35. The system of claim 25, wherein the at least one external soft tissue image of the individual is two-dimensional.

36. The system of claim 25, wherein the electronic numerical information comprises de-identified representations of the at least one external soft tissue image.

37. The system of claim 36, wherein de-identification is performed using one or more convolutional neural networks.

38. A computer-implemented method for performing image processing in connection with phenotypic analysis, the method comprising:

receiving, with processing circuitry, electronic numerical information corresponding to pixels reflective of at least one external soft tissue image of an individual;

accessing geographically dispersed genetic information stored in a database, wherein the geographically dispersed genetic information includes numerical data that correlates anomalies in pixels in soft tissue images of a plurality of geographically dispersed individuals to specific genes or to specific genetic variants;

comparing, with the processing circuitry, the electronic numerical information for the individual with the numerical data of the geographically dispersed genetic information stored in a database, to determine at least a likelihood that the individual has at least one pathogenic genetic variant; and

prioritizing, with the processing circuitry, based on the comparison, one or more genetic variants according to a likelihood of pathogenicity.

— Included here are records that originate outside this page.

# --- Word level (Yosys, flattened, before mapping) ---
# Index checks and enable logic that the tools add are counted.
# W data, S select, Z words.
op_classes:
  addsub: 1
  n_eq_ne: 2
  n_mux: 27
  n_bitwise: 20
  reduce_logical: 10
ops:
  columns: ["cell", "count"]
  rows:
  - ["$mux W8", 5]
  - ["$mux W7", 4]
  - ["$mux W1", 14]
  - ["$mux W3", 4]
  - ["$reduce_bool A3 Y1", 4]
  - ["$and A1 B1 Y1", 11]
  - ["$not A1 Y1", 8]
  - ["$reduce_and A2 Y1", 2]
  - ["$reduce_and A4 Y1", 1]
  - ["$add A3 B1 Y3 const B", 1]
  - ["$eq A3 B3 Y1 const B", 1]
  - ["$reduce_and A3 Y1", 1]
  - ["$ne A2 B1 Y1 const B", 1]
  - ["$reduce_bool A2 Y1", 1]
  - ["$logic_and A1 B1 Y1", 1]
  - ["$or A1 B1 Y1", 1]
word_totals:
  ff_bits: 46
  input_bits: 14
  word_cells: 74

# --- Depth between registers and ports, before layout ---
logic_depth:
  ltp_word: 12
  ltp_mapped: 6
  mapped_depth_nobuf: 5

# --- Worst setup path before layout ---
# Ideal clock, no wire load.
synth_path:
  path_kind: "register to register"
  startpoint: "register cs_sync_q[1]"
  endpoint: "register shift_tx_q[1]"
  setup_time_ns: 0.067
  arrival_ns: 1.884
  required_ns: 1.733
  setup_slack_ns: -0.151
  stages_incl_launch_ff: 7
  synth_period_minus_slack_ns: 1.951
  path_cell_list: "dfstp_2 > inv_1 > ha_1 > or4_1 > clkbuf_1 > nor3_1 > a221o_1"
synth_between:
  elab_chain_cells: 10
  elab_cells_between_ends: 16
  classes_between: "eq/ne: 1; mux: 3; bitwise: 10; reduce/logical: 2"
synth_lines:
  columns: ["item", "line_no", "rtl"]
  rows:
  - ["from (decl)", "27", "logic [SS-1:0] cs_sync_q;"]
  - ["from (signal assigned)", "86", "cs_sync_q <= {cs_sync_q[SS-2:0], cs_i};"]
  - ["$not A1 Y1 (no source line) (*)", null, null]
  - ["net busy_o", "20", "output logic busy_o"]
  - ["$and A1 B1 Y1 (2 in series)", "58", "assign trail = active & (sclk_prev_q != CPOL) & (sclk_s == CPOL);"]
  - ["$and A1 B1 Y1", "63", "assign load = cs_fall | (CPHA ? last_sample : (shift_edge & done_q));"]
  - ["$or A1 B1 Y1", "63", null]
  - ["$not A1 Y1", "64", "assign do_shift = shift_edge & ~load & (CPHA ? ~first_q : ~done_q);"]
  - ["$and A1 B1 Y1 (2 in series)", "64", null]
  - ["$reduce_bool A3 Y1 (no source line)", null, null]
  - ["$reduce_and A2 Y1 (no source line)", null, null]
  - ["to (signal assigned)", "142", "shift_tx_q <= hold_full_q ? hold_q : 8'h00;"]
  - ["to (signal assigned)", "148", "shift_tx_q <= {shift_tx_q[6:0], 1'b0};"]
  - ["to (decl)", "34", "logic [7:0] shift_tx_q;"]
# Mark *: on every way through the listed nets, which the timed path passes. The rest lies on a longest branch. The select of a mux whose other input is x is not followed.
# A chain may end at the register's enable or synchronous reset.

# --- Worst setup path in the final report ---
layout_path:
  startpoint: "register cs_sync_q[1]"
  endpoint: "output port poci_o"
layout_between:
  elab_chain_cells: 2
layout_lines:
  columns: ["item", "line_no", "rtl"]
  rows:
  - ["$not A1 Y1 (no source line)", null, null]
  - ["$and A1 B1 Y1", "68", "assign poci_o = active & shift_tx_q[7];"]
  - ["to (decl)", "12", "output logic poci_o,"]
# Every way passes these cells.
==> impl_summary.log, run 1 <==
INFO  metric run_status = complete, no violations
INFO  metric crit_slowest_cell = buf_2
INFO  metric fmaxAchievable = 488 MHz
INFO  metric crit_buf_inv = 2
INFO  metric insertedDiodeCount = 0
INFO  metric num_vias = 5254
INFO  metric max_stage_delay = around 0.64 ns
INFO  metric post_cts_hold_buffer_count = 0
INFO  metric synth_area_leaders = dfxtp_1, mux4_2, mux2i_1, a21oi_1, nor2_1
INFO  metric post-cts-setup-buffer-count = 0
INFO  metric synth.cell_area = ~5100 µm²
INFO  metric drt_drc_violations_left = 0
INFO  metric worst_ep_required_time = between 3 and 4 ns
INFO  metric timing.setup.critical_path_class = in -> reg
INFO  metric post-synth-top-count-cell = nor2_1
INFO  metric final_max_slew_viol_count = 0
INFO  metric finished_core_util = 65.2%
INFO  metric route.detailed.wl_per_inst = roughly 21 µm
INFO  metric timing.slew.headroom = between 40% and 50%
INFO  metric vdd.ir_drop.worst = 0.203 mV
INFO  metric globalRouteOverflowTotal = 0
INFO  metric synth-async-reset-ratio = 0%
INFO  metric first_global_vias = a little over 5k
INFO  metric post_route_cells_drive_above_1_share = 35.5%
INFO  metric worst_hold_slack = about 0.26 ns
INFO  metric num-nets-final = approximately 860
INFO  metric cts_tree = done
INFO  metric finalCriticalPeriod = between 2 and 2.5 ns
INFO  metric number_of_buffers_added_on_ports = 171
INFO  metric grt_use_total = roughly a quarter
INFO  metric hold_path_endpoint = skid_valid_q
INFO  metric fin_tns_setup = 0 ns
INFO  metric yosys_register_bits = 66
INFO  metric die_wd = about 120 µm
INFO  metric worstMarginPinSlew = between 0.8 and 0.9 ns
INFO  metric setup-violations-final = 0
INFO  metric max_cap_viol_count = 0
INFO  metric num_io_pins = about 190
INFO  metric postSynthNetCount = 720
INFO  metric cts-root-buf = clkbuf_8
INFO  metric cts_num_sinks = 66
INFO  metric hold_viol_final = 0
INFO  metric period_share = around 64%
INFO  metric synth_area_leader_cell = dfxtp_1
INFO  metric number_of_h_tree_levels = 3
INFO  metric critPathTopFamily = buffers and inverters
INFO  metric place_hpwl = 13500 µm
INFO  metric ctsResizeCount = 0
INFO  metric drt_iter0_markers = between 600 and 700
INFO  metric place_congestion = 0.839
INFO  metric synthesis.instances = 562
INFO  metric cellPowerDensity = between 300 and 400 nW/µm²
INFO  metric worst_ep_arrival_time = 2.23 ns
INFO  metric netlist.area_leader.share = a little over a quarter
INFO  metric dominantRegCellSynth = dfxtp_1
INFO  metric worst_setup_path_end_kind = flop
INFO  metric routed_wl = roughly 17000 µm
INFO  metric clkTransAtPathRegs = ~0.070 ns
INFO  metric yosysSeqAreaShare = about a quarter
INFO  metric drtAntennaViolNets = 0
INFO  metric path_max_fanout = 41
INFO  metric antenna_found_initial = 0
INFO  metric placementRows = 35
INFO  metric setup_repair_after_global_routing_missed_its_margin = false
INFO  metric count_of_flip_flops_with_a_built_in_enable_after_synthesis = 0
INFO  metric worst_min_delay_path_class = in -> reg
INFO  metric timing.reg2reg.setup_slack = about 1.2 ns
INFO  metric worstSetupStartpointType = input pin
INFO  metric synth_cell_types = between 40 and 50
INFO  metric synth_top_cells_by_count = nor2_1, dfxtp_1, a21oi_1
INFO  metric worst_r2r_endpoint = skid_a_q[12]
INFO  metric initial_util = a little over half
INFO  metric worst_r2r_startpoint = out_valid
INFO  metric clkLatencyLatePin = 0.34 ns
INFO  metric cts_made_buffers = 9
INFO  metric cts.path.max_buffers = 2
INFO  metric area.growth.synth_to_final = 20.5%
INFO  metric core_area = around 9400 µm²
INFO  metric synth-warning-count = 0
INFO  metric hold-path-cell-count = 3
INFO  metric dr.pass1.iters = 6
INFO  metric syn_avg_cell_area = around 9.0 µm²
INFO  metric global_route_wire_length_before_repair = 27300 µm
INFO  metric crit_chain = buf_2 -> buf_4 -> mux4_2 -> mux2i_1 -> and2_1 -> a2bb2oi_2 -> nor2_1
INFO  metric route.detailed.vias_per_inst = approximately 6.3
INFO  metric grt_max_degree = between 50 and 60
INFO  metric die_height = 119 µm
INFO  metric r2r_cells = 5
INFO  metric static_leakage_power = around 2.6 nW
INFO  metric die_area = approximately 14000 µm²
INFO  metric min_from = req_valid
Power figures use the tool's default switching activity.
## src/rtl/hhmm_level_ctrl_if.sv

```systemverilog
// Parent/level-side signal bundle for the HHMM level sequencer.
// The master side is the parent plus the level it drives; the slave side is the sequencer.
interface hhmm_level_ctrl_if #(
  parameter int VW = 8
) ();
  logic          EN;
  logic          S0;
  logic          S1;
  logic          T;
  logic          T_SUB;
  logic [1:0]    BV;
  logic [1:0]    SUB_EN;
  logic          SEL;
  logic          DONE;
  logic          TIMEOUT;
  logic [VW-1:0] VISITS;

  modport master (
    output EN, S0, S1, T, T_SUB,
    input  BV, SUB_EN, SEL, DONE, TIMEOUT, VISITS
  );

  modport slave (
    input  EN, S0, S1, T, T_SUB,
    output BV, SUB_EN, SEL, DONE, TIMEOUT, VISITS
  );
endinterface

```

## src/rtl/hhmm_level_ctrl.sv

```systemverilog
// Sequencer for a size-2 HHMM level: init, stable-decision search, sub-level hand-off,
// and termination reporting. All outputs are registered from the next-state logic.
module hhmm_level_ctrl #(
  parameter int INIT_CYC   = 2,
  parameter int STABLE_CYC = 3,
  parameter int SEARCH_MAX = 1023,
  parameter int CW         = 10,
  parameter int VW         = 8,
  parameter bit HAS_SUB    = 1'b1
) (
  input  logic               CLK,
  input  logic               RSTn,
  hhmm_level_ctrl_if.slave   bus
);

  typedef enum logic [2:0] {
    ST_IDLE      = 3'd0,
    ST_INIT      = 3'd1,
    ST_SEARCH    = 3'd2,
    ST_SUB       = 3'd3,
    ST_TERM      = 3'd4,
    ST_DONE_WAIT = 3'd5
  } state_t;

  typedef enum logic [1:0] {
    CAND_NONE = 2'd0,
    CAND_S0   = 2'd1,
    CAND_S1   = 2'd2,
    CAND_TERM = 2'd3
  } cand_t;

  localparam logic [CW-1:0] CNT_ZERO    = CW'(0);
  localparam logic [CW-1:0] CNT_ONE     = CW'(1);
  localparam logic [CW-1:0] INIT_LAST   = CW'(INIT_CYC - 1);
  localparam logic [CW-1:0] STABLE_LIM  = CW'(STABLE_CYC);
  localparam logic [CW-1:0] SEARCH_LIM  = CW'(SEARCH_MAX);
  localparam logic [VW-1:0] VIS_ONE     = VW'(1);
  localparam logic [VW-1:0] VIS_MAX     = {VW{1'b1}};

  state_t        state_r,     state_nxt_s;
  cand_t         prev_cand_r, prev_nxt_s, cand_s;
  logic [CW-1:0] cnt_r,       cnt_nxt_s;
  logic [CW-1:0] stab_r,      stab_nxt_s, stab_inc_s;
  logic [1:0]    bv_r,        bv_nxt_s;
  logic [1:0]    sub_en_r,    sub_en_nxt_s;
  logic          sel_r,       sel_nxt_s;
  logic          done_r,      done_nxt_s;
  logic          timeout_r,   timeout_nxt_s;
  logic [VW-1:0] visits_r,    visits_nxt_s;
  logic          confirm_s;

  // Classify this cycle's level outputs; terminate outranks a decision, S0=S1=1 is no candidate.
  always_comb begin
    cand_s = CAND_NONE;
    if (bus.T) begin
      cand_s = CAND_TERM;
    end else if (bus.S0 ^ bus.S1) begin
      cand_s = bus.S1 ? CAND_S1 : CAND_S0;
    end else begin
      cand_s = CAND_NONE;
    end
  end

  // Run length of the current candidate and whether it has just become stable.
  always_comb begin
    stab_inc_s = CNT_ZERO;
    if (cand_s == CAND_NONE) begin
      stab_inc_s = CNT_ZERO;
    end else if (cand_s == prev_cand_r) begin
      stab_inc_s = stab_r + CNT_ONE;
    end else begin
      stab_inc_s = CNT_ONE;
    end
    confirm_s = (cand_s != CAND_NONE) && (stab_inc_s == STABLE_LIM);
  end

  // Next-state and next-output logic; a dropped EN overrides every other event.
  always_comb begin
    state_nxt_s   = state_r;
    cnt_nxt_s     = cnt_r;
    stab_nxt_s    = stab_r;
    prev_nxt_s    = prev_cand_r;
    sub_en_nxt_s  = 2'b00;
    sel_nxt_s     = sel_r;
    timeout_nxt_s = timeout_r;
    visits_nxt_s  = visits_r;
    if (!bus.EN) begin
      state_nxt_s = ST_IDLE;
    end else begin
      case (state_r)
        ST_IDLE: begin
          state_nxt_s   = ST_INIT;
          cnt_nxt_s     = CNT_ZERO;
          visits_nxt_s  = {VW{1'b0}};
          timeout_nxt_s = 1'b0;
        end
        ST_INIT: begin
          if (cnt_r == INIT_LAST) begin
            state_nxt_s = ST_SEARCH;
            cnt_nxt_s   = CNT_ZERO;
            stab_nxt_s  = CNT_ZERO;
            prev_nxt_s  = CAND_NONE;
          end else begin
            cnt_nxt_s = cnt_r + CNT_ONE;
          end
        end
        ST_SEARCH: begin
          cnt_nxt_s  = cnt_r + CNT_ONE;
          stab_nxt_s = stab_inc_s;
          prev_nxt_s = cand_s;
          if (confirm_s && (cand_s == CAND_TERM)) begin
            state_nxt_s = ST_TERM;
          end else if (confirm_s) begin
            state_nxt_s  = ST_SUB;
            sel_nxt_s    = (cand_s == CAND_S1);
            sub_en_nxt_s = (cand_s == CAND_S1) ? 2'b10 : 2'b01;
            visits_nxt_s = (visits_r == VIS_MAX) ? visits_r : visits_r + VIS_ONE;
          end else if ((cnt_r + CNT_ONE) == SEARCH_LIM) begin
            state_nxt_s   = ST_TERM;
            timeout_nxt_s = 1'b1;
          end else begin
            state_nxt_s = ST_SEARCH;
          end
        end
        ST_SUB: begin
          // A leaf level has nothing below it, so SUB is a single pass-through cycle.
          if (!HAS_SUB || bus.T_SUB) begin
            state_nxt_s = ST_SEARCH;
            cnt_nxt_s   = CNT_ZERO;
            stab_nxt_s  = CNT_ZERO;
            prev_nxt_s  = CAND_NONE;
          end else begin
            sub_en_nxt_s = sub_en_r;
          end
        end
        ST_TERM: begin
          state_nxt_s = ST_DONE_WAIT;
        end
        ST_DONE_WAIT: begin
          state_nxt_s = ST_DONE_WAIT;
        end
        default: begin
          state_nxt_s = ST_IDLE;
        end
      endcase
    end

    done_nxt_s = (state_nxt_s == ST_TERM);
    case (state_nxt_s)
      ST_INIT:   bv_nxt_s = 2'd3;
      ST_SEARCH: bv_nxt_s = 2'd1;
      ST_SUB:    bv_nxt_s = 2'd2;
      default:   bv_nxt_s = 2'd0;
    endcase
  end

  // State and registered outputs.
  always_ff @(posedge CLK or negedge RSTn) begin
    if (!RSTn) begin
      state_r     <= ST_IDLE;
      prev_cand_r <= CAND_NONE;
      cnt_r       <= CNT_ZERO;
      stab_r      <= CNT_ZERO;
      bv_r        <= 2'd0;
      sub_en_r    <= 2'b00;
      sel_r       <= 1'b0;
      done_r      <= 1'b0;
      timeout_r   <= 1'b0;
      visits_r    <= {VW{1'b0}};
    end else begin
      state_r     <= state_nxt_s;
      prev_cand_r <= prev_nxt_s;
      cnt_r       <= cnt_nxt_s;
      stab_r      <= stab_nxt_s;
      bv_r        <= bv_nxt_s;
      sub_en_r    <= sub_en_nxt_s;
      sel_r       <= sel_nxt_s;
      done_r      <= done_nxt_s;
      timeout_r   <= timeout_nxt_s;
      visits_r    <= visits_nxt_s;
    end
  end

  assign bus.BV      = bv_r;
  assign bus.SUB_EN  = sub_en_r;
  assign bus.SEL     = sel_r;
  assign bus.DONE    = done_r;
  assign bus.TIMEOUT = timeout_r;
  assign bus.VISITS  = visits_r;

endmodule

```

## src/flat_wrapper.sv

```systemverilog
// flat-port wrapper written by rule: the top's interface ports become plain ports
module hhmm_level_ctrl_flat 
#(
  parameter int INIT_CYC   = 2,
  parameter int STABLE_CYC = 3,
  parameter int SEARCH_MAX = 1023,
  parameter int CW         = 10,
  parameter int VW         = 8,
  parameter bit HAS_SUB    = 1'b1
)
  (CLK, RSTn, bus_EN, bus_S0, bus_S1, bus_T, bus_T_SUB, bus_BV, bus_SUB_EN, bus_SEL, bus_DONE, bus_TIMEOUT, bus_VISITS);
  hhmm_level_ctrl_if #(.VW(VW)) bus_i ();
  input  logic CLK;
  input  logic RSTn;
  input wire logic [$bits(bus_i.EN)-1:0] bus_EN;
  input wire logic [$bits(bus_i.S0)-1:0] bus_S0;
  input wire logic [$bits(bus_i.S1)-1:0] bus_S1;
  input wire logic [$bits(bus_i.T)-1:0] bus_T;
  input wire logic [$bits(bus_i.T_SUB)-1:0] bus_T_SUB;
  output wire logic [$bits(bus_i.BV)-1:0] bus_BV;
  output wire logic [$bits(bus_i.SUB_EN)-1:0] bus_SUB_EN;
  output wire logic [$bits(bus_i.SEL)-1:0] bus_SEL;
  output wire logic [$bits(bus_i.DONE)-1:0] bus_DONE;
  output wire logic [$bits(bus_i.TIMEOUT)-1:0] bus_TIMEOUT;
  output wire logic [$bits(bus_i.VISITS)-1:0] bus_VISITS;
  assign bus_i.EN = bus_EN;
  assign bus_i.S0 = bus_S0;
  assign bus_i.S1 = bus_S1;
  assign bus_i.T = bus_T;
  assign bus_i.T_SUB = bus_T_SUB;
  assign bus_BV = bus_i.BV;
  assign bus_SUB_EN = bus_i.SUB_EN;
  assign bus_SEL = bus_i.SEL;
  assign bus_DONE = bus_i.DONE;
  assign bus_TIMEOUT = bus_i.TIMEOUT;
  assign bus_VISITS = bus_i.VISITS;
  hhmm_level_ctrl #(.INIT_CYC(INIT_CYC), .STABLE_CYC(STABLE_CYC), .SEARCH_MAX(SEARCH_MAX), .CW(CW), .VW(VW), .HAS_SUB(HAS_SUB)) u_core (.CLK(CLK), .RSTn(RSTn), .bus(bus_i));
endmodule
```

39. The method of claim 38, further comprising:

accessing phenotypic data associated with the individual and phenotypic data associated with the plurality of geographically dispersed individuals,

wherein the prioritizing is further based on a comparison of the textual phenotypic data of the individual with the phenotypic data of the geographically dispersed individuals.

40. The method of claim 39, wherein the phenotypic data associated with the individual is received from the individual.

41. The method of claim 39, wherein the phenotypic data associated with the plurality of geographically dispersed individuals is received from the plurality od geographically dispersed individuals.

42. The method of claim 38, wherein the geographically dispersed genetic information includes annotated genetic test information.

43. The method of claim 42, wherein the annotations include words coding for a phenotypic feature.

44. The method of claim 38,

wherein the electronic numerical information comprises de-identified representations of the at least one external soft tissue image, and

the method further comprises de-identifying the at least one external soft tissue image using one or more convolutional neural networks.

45. A non-transitory, computer-readable medium storing instructions for performing image processing in connection with phenotypic analysis, the instructions causing one or more processors to: receive electronic numerical information corresponding to pixels reflective of at least one external soft tissue image of an individual;

access geographically dispersed genetic information stored in a database, wherein the geographically dispersed genetic information includes numerical data that correlates anomalies in pixels in soft tissue images of a plurality of geographically dispersed individuals to specific genes or to specific genetic variants;

compare the electronic numerical information for the individual with the numerical data of the geographically dispersed genetic information stored in a database, to determine at least a likelihood that the individual has at least one pathogenic genetic variant; and

prioritize, based on the comparison, one or more genetic variants according to a likelihood of pathogenicity.